Ma il progetto di un nuovo ospedale non può rispondere alle sole esigenze degli operatori sanitari, non può essere concepito come una “fabbrica per la salute”, come un recinto chiuso, una cittadella autosufficiente e autoreferenziale.Tra i dieci principi informatori indicati, agli inizi degli anni duemila, dalla Commissione ministeriale voluta da Umberto Veronesi e diretta da Renzo Piano, ve ne sono alcuni, quali quelli della umanizzazione, della urbanità e della socialità, che implicano un fondamentale ruolo propositivo attivo da parte degli amministratori locali e della cittadinanza. Come sottolinea Renzo Piano, la qualità del progetto architettonico, l’utilizzo di tipologie edilizie non dissonanti, integrate per altezza, forma e rappresentatività con l’intorno urbano e con gli spazi verdi, possono conseguire importanti effetti curativi, perché anche la bellezza assolve ad un ruolo terapeutico. Architetture e spazi, interni ed esterni, che devono ispirare nei pazienti fiducia, gradevolezza, accoglienza, serenità, che devono, per quanto possibile, recepire “… suoni e immagini del mondo esterno, dalla vita quotidiana cui la malattia ha strappato la persona” (Roberto Masiero). Non solo. L’ospedale contemporaneo deve essere concepito come parte integrante dell’organismo urbano, come luogo aperto, come complesso in grado di ospitare una pluralità di attività assistenziali e culturali, di offrire spazi, attrezzature collettive e servizi non esclusivamente ospedalieri, usufruibili quotidianamente, almeno in parte, da tutti i cittadini.

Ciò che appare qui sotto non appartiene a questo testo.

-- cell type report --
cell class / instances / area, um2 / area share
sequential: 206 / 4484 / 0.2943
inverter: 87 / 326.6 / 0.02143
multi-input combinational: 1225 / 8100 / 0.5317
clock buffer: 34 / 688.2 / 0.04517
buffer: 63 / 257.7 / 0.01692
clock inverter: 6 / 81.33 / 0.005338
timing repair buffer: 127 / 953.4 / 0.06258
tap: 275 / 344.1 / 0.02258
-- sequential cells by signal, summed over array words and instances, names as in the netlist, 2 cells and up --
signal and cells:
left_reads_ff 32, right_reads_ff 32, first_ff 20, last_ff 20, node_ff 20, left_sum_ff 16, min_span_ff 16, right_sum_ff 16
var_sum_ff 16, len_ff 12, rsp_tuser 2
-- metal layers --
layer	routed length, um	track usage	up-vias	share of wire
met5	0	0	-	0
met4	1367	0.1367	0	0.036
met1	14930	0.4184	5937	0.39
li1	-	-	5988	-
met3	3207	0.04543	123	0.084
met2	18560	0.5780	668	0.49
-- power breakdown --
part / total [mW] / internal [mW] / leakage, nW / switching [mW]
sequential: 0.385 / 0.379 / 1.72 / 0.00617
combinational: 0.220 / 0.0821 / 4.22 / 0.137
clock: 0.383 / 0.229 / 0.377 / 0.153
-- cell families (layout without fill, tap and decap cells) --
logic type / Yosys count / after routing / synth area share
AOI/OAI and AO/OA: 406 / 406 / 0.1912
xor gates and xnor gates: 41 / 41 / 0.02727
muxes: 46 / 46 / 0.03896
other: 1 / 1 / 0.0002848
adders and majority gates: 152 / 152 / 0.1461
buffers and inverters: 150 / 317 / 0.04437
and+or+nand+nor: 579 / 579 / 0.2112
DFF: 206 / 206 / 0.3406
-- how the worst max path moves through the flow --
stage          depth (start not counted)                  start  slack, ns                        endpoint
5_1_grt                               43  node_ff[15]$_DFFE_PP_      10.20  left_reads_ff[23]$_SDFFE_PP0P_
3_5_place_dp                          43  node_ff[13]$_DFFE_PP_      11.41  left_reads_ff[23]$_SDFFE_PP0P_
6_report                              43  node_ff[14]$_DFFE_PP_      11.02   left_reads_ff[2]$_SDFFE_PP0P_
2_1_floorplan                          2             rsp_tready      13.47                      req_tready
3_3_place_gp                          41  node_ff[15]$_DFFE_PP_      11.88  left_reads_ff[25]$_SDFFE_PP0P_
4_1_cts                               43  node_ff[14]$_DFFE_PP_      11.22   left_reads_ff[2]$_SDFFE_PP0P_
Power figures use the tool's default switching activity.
**config.mk**
```make
export PLATFORM = sky130hd
export DESIGN_NAME = python_comment_string_stripper_unit
export DESIGN_NICKNAME = d
export VERILOG_FILES = /design/src/pscs_pkg.sv /design/src/pscs_step.sv /design/src/python_comment_string_stripper_unit.sv
export SDC_FILE = /design/constraint.sdc
export NUM_CORES = 1
export LEC_CHECK = 0
export BUFFER_PORTS_ARGS = -buffer_cell sky130_fd_sc_hd__buf_2
export CELL_PAD_IN_SITES_DETAIL_PLACEMENT = 2
export CELL_PAD_IN_SITES_GLOBAL_PLACEMENT = 2
export CORE_AREA = 2 2 78 80
export DETAILED_ROUTE_END_ITERATION = 10
export DIE_AREA = 0 0 80 82
export GPL_ROUTABILITY_DRIVEN = 0
export PLACE_DENSITY = 0.95
export SYNTH_ARGS = -nofsm -noshare
export SYNTH_HDL_FRONTEND = slang
export SYNTH_HIERARCHICAL = 1
export SYNTH_SLANG_ARGS = --single-unit
```
**constraint.sdc**
```tcl
create_clock -name clk -period 9.95 [get_ports clk]
set_input_delay 1.99 -clock clk [delete_from_list [all_inputs] [get_ports clk]]
set_output_delay 1.99 -clock clk [all_outputs]
set_load 0.1 [all_outputs]
```
**src/pscs_pkg.sv**
```systemverilog
`timescale 1ns / 1ps

package pscs_pkg;

    localparam logic [7:0] CH_NEWLINE   = 8'h0A;
    localparam logic [7:0] CH_TAB       = 8'h09;
    localparam logic [7:0] CH_SPACE     = 8'h20;
    localparam logic [7:0] CH_HASH      = 8'h23;
    localparam logic [7:0] CH_DQUOTE    = 8'h22;
    localparam logic [7:0] CH_SQUOTE    = 8'h27;
    localparam logic [7:0] CH_BACKSLASH = 8'h5C;

    localparam logic [1:0] RUN_MAX   = 2'd3;
    localparam logic [1:0] BLANK_MAX = 2'd2;

    typedef enum logic [1:0] {
        DOC_NONE   = 2'd0,
        DOC_SINGLE = 2'd1,
        DOC_DOUBLE = 2'd2
    } doc_mode_t;

    typedef struct packed {
        doc_mode_t  doc_mode;
        logic       single_open;
        logic [1:0] single_run;
        logic       double_open;
        logic [1:0] double_run;
        logic       escape_flag;
        logic       in_comment;
        logic [1:0] blank_run;
        logic [7:0] prev_byte;
        logic       last_out_newline;
    } pscs_state_t;

    typedef struct packed {
        logic [1:0] run;
        logic       open;
        logic       other_open;
        doc_mode_t  doc_mode;
        logic       drop;
    } quote_res_t;

    // One quote character of kind qch; mine is the docstring code of that kind.
    function automatic quote_res_t quote_event(
        input logic [1:0] run,
        input logic       open,
        input logic       other_open,
        input doc_mode_t  doc_mode,
        input logic [7:0] prev_byte,
        input logic [7:0] qch,
        input doc_mode_t  mine,
        input logic       escape_flag
    );
        quote_res_t r;
        r.run        = run;
        r.open       = open;
        r.other_open = other_open;
        r.doc_mode   = doc_mode;
        r.drop       = 1'b0;
        if (doc_mode != DOC_NONE)
        begin
            if (run == RUN_MAX)
                r.run = 2'd2;
            else if (prev_byte == qch)
                r.run = run - 2'd1;
            else
                r.run = RUN_MAX;
            r.doc_mode = (r.run != 2'd0) ? mine : DOC_NONE;
            if (r.doc_mode == DOC_NONE)
                r.drop = 1'b1;
        end
        else
        begin
            if (run == 2'd0 && !(open || other_open))
                r.run = 2'd1;
            else if (prev_byte == qch)
                r.run = run + 2'd1;
            r.doc_mode = (r.run == RUN_MAX) ? mine : DOC_NONE;
            if (r.doc_mode != DOC_NONE)
            begin
                r.open       = 1'b0;
                r.other_open = 1'b0;
                r.drop       = 1'b1;
            end
            else if (!other_open)
            begin
                if (open)
                begin
                    if (!escape_flag)
                    begin
                        r.open = 1'b0;
                        r.drop = 1'b1;
                    end
                end
                else
                begin
                    r.open = 1'b1;
                end
            end
        end
        return r;
    endfunction

endpackage

```
**src/pscs_step.sv**
```systemverilog
`timescale 1ns / 1ps

module pscs_step (
    input  pscs_pkg::pscs_state_t cur,
    input  logic [7:0]            in_byte,
    output pscs_pkg::pscs_state_t nxt,
    output logic                  emit
);
    import pscs_pkg::*;

    quote_res_t q;
    logic       drop;
    logic       quoted;

    always_comb
    begin
        nxt    = cur;
        drop   = 1'b0;
        emit   = 1'b0;
        quoted = 1'b0;
        q      = '0;
        if (!cur.in_comment && !(cur.single_open || cur.double_open || cur.doc_mode != DOC_NONE)
            && !cur.escape_flag && in_byte == CH_HASH)
        begin
            nxt.in_comment = 1'b1;
            nxt.blank_run  = 2'd0;
            nxt.prev_byte  = in_byte;
        end
        else if (cur.in_comment && in_byte != CH_NEWLINE)
        begin
            nxt.prev_byte = in_byte;
        end
        else
        begin
            case (in_byte) inside
                CH_NEWLINE:
                begin
                    drop           = cur.last_out_newline;
                    nxt.in_comment = 1'b0;
                    nxt.blank_run  = 2'd0;
                end
                CH_DQUOTE:
                begin
                    if (cur.doc_mode != DOC_SINGLE)
                    begin
                        q = quote_event(cur.double_run, cur.double_open, cur.single_open,
                                        cur.doc_mode, cur.prev_byte, CH_DQUOTE, DOC_DOUBLE,
                                        cur.escape_flag);
                        nxt.double_run  = q.run;
                        nxt.double_open = q.open;
                        nxt.single_open = q.other_open;
                        nxt.doc_mode    = q.doc_mode;
                        drop            = q.drop;
                    end
                    nxt.blank_run = 2'd0;
                end
                CH_SQUOTE:
                begin
                    if (cur.doc_mode != DOC_DOUBLE)
                    begin
                        q = quote_event(cur.single_run, cur.single_open, cur.double_open,
                                        cur.doc_mode, cur.prev_byte, CH_SQUOTE, DOC_SINGLE,
                                        cur.escape_flag);
                        nxt.single_run  = q.run;
                        nxt.single_open = q.open;
                        nxt.double_open = q.other_open;
                        nxt.doc_mode    = q.doc_mode;
                        drop            = q.drop;
                    end
                    nxt.blank_run = 2'd0;
                end
                CH_SPACE, CH_TAB:
                begin
                    if (cur.last_out_newline)
                        drop = 1'b1;
                    else if (cur.blank_run < BLANK_MAX)
                        nxt.blank_run = cur.blank_run + 2'd1;
                end
                default:
                begin
                    nxt.blank_run = 2'd0;
                end
            endcase

            if (nxt.doc_mode == DOC_SINGLE)
            begin
                if (nxt.single_run < RUN_MAX && in_byte != CH_SQUOTE)
                    nxt.single_run = RUN_MAX;
                nxt.double_run = 2'd0;
            end
            else if (nxt.doc_mode == DOC_DOUBLE)
            begin
                if (nxt.double_run < RUN_MAX && in_byte != CH_DQUOTE)
                    nxt.double_run = RUN_MAX;
                nxt.single_run = 2'd0;
            end
            else
            begin
                if (in_byte != CH_SQUOTE)
                    nxt.single_run = 2'd0;
                if (in_byte != CH_DQUOTE)
                    nxt.double_run = 2'd0;
            end

            quoted = nxt.single_open || nxt.double_open || nxt.doc_mode != DOC_NONE;
            if (!drop && !quoted && nxt.blank_run < BLANK_MAX)
            begin
                emit                 = 1'b1;
                nxt.last_out_newline = (in_byte == CH_NEWLINE);
            end

            nxt.escape_flag = (in_byte == CH_BACKSLASH) ? !cur.escape_flag : 1'b0;
            nxt.prev_byte   = in_byte;
        end
    end

endmodule

```
**src/python_comment_string_stripper_unit.sv**
```systemverilog
`timescale 1ns / 1ps

// Strips '#' comments, quoted strings and triple quoted docstrings from a
// Python source byte stream, squeezes blank runs to one, and drops leading
// blanks and repeated newlines. One byte per beat in, zero or one byte per
// beat out. Throughput is one byte per cycle while the sink does not stall;
// a byte is taken into the input register, run through the scanner state
// update, and its result, if any, is held in the output register. The input
// side stalls only while the output register holds a beat that the sink is
// stalling.
module python_comment_string_stripper_unit (
    input  logic       clk,
    input  logic       rst_n,
    input  logic       in_valid,
    output logic       in_stall,
    input  logic [7:0] in_byte,
    output logic       out_valid,
    input  logic       out_stall,
    output logic [7:0] out_byte
);
    import pscs_pkg::*;

    logic        in_vld_reg;
    logic        in_vld_next;
    logic [7:0]  in_byte_reg;
    logic        out_vld_reg;
    logic        out_vld_next;
    logic [7:0]  out_byte_reg;
    pscs_state_t state_reg;
    pscs_state_t state_next;
    logic        emit;
    logic        advance;

    pscs_step u_step (
        .cur     (state_reg),
        .in_byte (in_byte_reg),
        .nxt     (state_next),
        .emit    (emit)
    );

    assign advance   = in_vld_reg && (!out_vld_reg || !out_stall);
    assign in_stall  = in_vld_reg && !advance;
    assign out_valid = out_vld_reg;
    assign out_byte  = out_byte_reg;

    always_comb
    begin
        in_vld_next = in_vld_reg;
        if (in_valid && !in_stall)
            in_vld_next = 1'b1;
        else if (advance)
            in_vld_next = 1'b0;

        out_vld_next = out_vld_reg;
        if (advance)
            out_vld_next = emit;
        else if (out_vld_reg && !out_stall)
            out_vld_next = 1'b0;
    end

    always_ff @(posedge clk or negedge rst_n)
    begin
        if (!rst_n)
        begin
            in_vld_reg  <= 1'b0;
            out_vld_reg <= 1'b0;
            state_reg   <= '0;
        end
        else
        begin
            in_vld_reg  <= in_vld_next;
            out_vld_reg <= out_vld_next;
            if (advance)
                state_reg <= state_next;
        end
    end

    always_ff @(posedge clk)
    begin
        if (in_valid && !in_stall)
            in_byte_reg <= in_byte;
        if (advance && emit)
            out_byte_reg <= in_byte_reg;
    end

endmodule

```
Yosys cells after proc, flatten, opt, wreduce, memory -nomap -nowiden
Index checks and enable logic that the tools add are counted.
W data, S select, Z words.

storage, ports and cells
  flip-flop bits (word level) = 39

cells by class
  add/subtract/negate cells = 5
  bitwise operators = 2
  equality and inequality tests = 21
  order comparisons = 4
  reduce and logical (&&, ||, !) cells = 48
  muxes and demuxes = 120

operator list
  cell                   number
  $mux W2                65
  $eq A8 B6 Y1 const B   6
  $mux W1                43
  $mux W3                10
  $reduce_bool A2 Y1     9
  $eq A8 B4 Y1 const B   2
  $ne A8 B6 Y1 const B   2
  $logic_and A1 B1 Y1    15
  $mux W11               1
  $eq A2 B2 Y1 const B   5
  $logic_not A1 Y1       10
  $eq A8 B7 Y1 const B   1
  $logic_not A2 Y1       4
  $lt A2 B2 Y1 const B   4
  $ne A8 B4 Y1 const B   1
  $add A2 B1 Y2 const B  3
  $mux W6                1
  $reduce_and A3 Y1      2
  $logic_or A1 B1 Y1     5
  $ne A2 B1 Y1 const B   2
  $reduce_and A4 Y1      1
  $sub A2 B1 Y2 const B  2
  $eq A2 B1 Y1 const B   1
  $ne A2 B2 Y1 const B   1
  3 further kinds        4

Longest topological paths before layout
  word-level depth = 31
  gate-level depth with buffers = 12
  gate-level depth less buffers = 11

Cells and area by module
The synthesis kept the hierarchy.

by module, submodules not included
  module                               cells an instance  times used  area an instance (µm²)
  python_comment_string_stripper_unit  71                 1           1,367.6
  pscs_step                            153                1           988.4

Worst setup path before layout
Ideal clock, no wire load.

  kind = input -> output
  start point = input out_stall
  end point = output in_stall
  path buffers = 0
  cell stages on the path = 2
  slack = 5.241 ns
  required time = 7.960 ns
  data arrival time = 2.719 ns
  path through = nand3_1 -> inv_1

on the way
  word-level cells in the longest chain between the ends = 5

ends and longest elaborated chain
  element              RTL line                                   RTL
  start: declaration   python_comment_string_stripper_unit.sv:18  input logic out_stall,
  $logic_not A1 Y1     python_comment_string_stripper_unit.sv:41  assign advance = in_vld_reg && (!out_vld_reg || !out_stall);
  $logic_or A1 B1 Y1   python_comment_string_stripper_unit.sv:41
  $logic_and A1 B1 Y1  python_comment_string_stripper_unit.sv:41
  $logic_not A1 Y1     python_comment_string_stripper_unit.sv:42  assign in_stall = in_vld_reg && !advance;
  $logic_and A1 B1 Y1  python_comment_string_stripper_unit.sv:42
  end: declaration     python_comment_string_stripper_unit.sv:15  output logic in_stall,

No other way between the ends.

Worst setup path in the final report
Ends and elaborated chain as after synthesis.
## src/rtl/gtvi_pkg.sv

```systemverilog
// Shared constants, offset tables, stage record and divider step for the vertex index core.
package gtvi_pkg;

   localparam int MAX_GRID_SIZE  = 256;
   localparam int GRID_W         = 9;
   localparam int NUM_W          = 27;
   localparam int CELL_W         = 25;
   localparam int VERTEX_W       = 25;
   localparam int SLOT_W         = 3;
   localparam int TETRA_PER_CELL = 6;
   localparam int NUM_VERTS      = 4;
   localparam int BITS_PER_STAGE = 5;
   localparam int DIV_STAGES     = CELL_W / BITS_PER_STAGE;
   localparam int DIV_TOTAL      = 3 * DIV_STAGES;
   localparam int GG_W           = 2 * GRID_W - 1;

   // num / 6 == (num * RECIP6) >> RECIP_SHIFT for every 27-bit num
   localparam int RECIP_SHIFT = 30;
   localparam int RECIP_W     = 28;
   localparam logic [RECIP_W-1:0] RECIP6 = 28'd178956971;
   localparam int PROD_W = NUM_W + RECIP_W;

   localparam logic [GRID_W-1:0] GRID_RESET = 9'd64;
   localparam logic [GRID_W-1:0] GRID_MAX   = GRID_W'(MAX_GRID_SIZE);

   // bit s of each entry is the offset for slot s; entries are vertices a..d
   localparam logic [TETRA_PER_CELL-1:0] OFF_I [NUM_VERTS] =
      '{6'b000000, 6'b111000, 6'b111110, 6'b110011};
   localparam logic [TETRA_PER_CELL-1:0] OFF_J [NUM_VERTS] =
      '{6'b111000, 6'b000111, 6'b111000, 6'b011100};
   localparam logic [TETRA_PER_CELL-1:0] OFF_K [NUM_VERTS] =
      '{6'b000100, 6'b111100, 6'b011111, 6'b001001};

   typedef struct packed {
      logic [SLOT_W-1:0] slot;
      logic [GRID_W-1:0] ci;
      logic [GRID_W-1:0] cj;
      logic [GRID_W-1:0] rem;
      logic [CELL_W-1:0] work;
   } gtvi_item_type;

   // a few restoring-division steps: rem:work shifts left, quotient bits enter work
   function automatic logic [GRID_W+CELL_W-1:0] div_steps(
      input logic [GRID_W-1:0] rem,
      input logic [CELL_W-1:0] work,
      input logic [GRID_W-1:0] g
   );
      logic [GRID_W-1:0] r;
      logic [CELL_W-1:0] w;
      logic [GRID_W:0]   t;
      r = rem;
      w = work;
      for (int n = 0; n < BITS_PER_STAGE; n++) begin
         t = {r, w[CELL_W-1]};
         w = {w[CELL_W-2:0], 1'b0};
         if (t >= {1'b0, g}) begin
            t = t - {1'b0, g};
            w[0] = 1'b1;
         end
         r = t[GRID_W-1:0];
      end
      return {r, w};
   endfunction

endpackage

```

## src/rtl/gtvi_div_pipe.sv

```systemverilog
// Pipelined divider chain: cell -> i, j, k coordinates modulo the grid size.
module gtvi_div_pipe (
   input  logic                   clock,
   input  logic                   reset,
   input  logic                   adv,
   input  logic [gtvi_pkg::GRID_W-1:0] grid,
   input  logic                   in_valid,
   input  gtvi_pkg::gtvi_item_type in_item,
   output logic                   out_valid,
   output gtvi_pkg::gtvi_item_type out_item
);
   import gtvi_pkg::*;

   logic          valid_ff [DIV_TOTAL];
   gtvi_item_type st_ff    [DIV_TOTAL];
   gtvi_item_type st_in    [DIV_TOTAL];

   for (genvar s = 0; s < DIV_TOTAL; s++) begin : g_stage
      gtvi_item_type prev;
      logic [GRID_W+CELL_W-1:0] res;

      assign prev = (s == 0) ? in_item : st_ff[(s == 0) ? 0 : s - 1];
      assign res  = div_steps(prev.rem, prev.work, grid);

      always_comb begin
         st_in[s]      = prev;
         st_in[s].rem  = res[GRID_W+CELL_W-1:CELL_W];
         st_in[s].work = res[CELL_W-1:0];
         // end of a division: park the remainder, restart on the quotient
         if (s == DIV_STAGES - 1) begin
            st_in[s].ci  = res[GRID_W+CELL_W-1:CELL_W];
            st_in[s].rem = '0;
         end else if (s == 2 * DIV_STAGES - 1) begin
            st_in[s].cj  = res[GRID_W+CELL_W-1:CELL_W];
            st_in[s].rem = '0;
         end
      end

      always_ff @(posedge clock) begin
         if (reset) begin
            valid_ff[s] <= 1'b0;
         end else if (adv) begin
            valid_ff[s] <= (s == 0) ? in_valid : valid_ff[(s == 0) ? 0 : s - 1];
         end
         if (adv) begin
            st_ff[s] <= st_in[s];
         end
      end
   end

   assign out_valid = valid_ff[DIV_TOTAL-1];
   assign out_item  = st_ff[DIV_TOTAL-1];

endmodule

```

Per conseguire queste finalità occorre che alla visione espressa dagli operatori sanitari si affianchi quella espressa dalla comunità cittadina. Una visione di come il nuovo complesso ospedaliero possa divenire motore di un più generale rinnovamento urbano e sociale. Di come – nel caso del Giustinianeo – si debbano riscoprire e far emergere i valori della storia e della cultura urbana, le regole nascoste della morfologia preesistente, o – nel caso di San Lazzaro – si debba cogliere l’occasione per creare una nuova centralità metropolitana, per ridisegnare ambientalmente, economicamente e socialmente tutto il quadrante nord-est della nostra città. E’ dunque necessario e urgente che ad integrazione dei criteri progettuali individuati dall’Università venga predisposto un analogo documento dell’Amministrazione comunale che con chiarezza definisca le problematiche connesse al contesto urbano, le finalità sociali, i valori da salvaguardare, le prescrizioni urbanistiche, paesaggistiche, architettoniche e ambientali che dovranno essere osservate dai progettisti e che saranno alla base dei criteri di valutazione per il concorso di progettazione.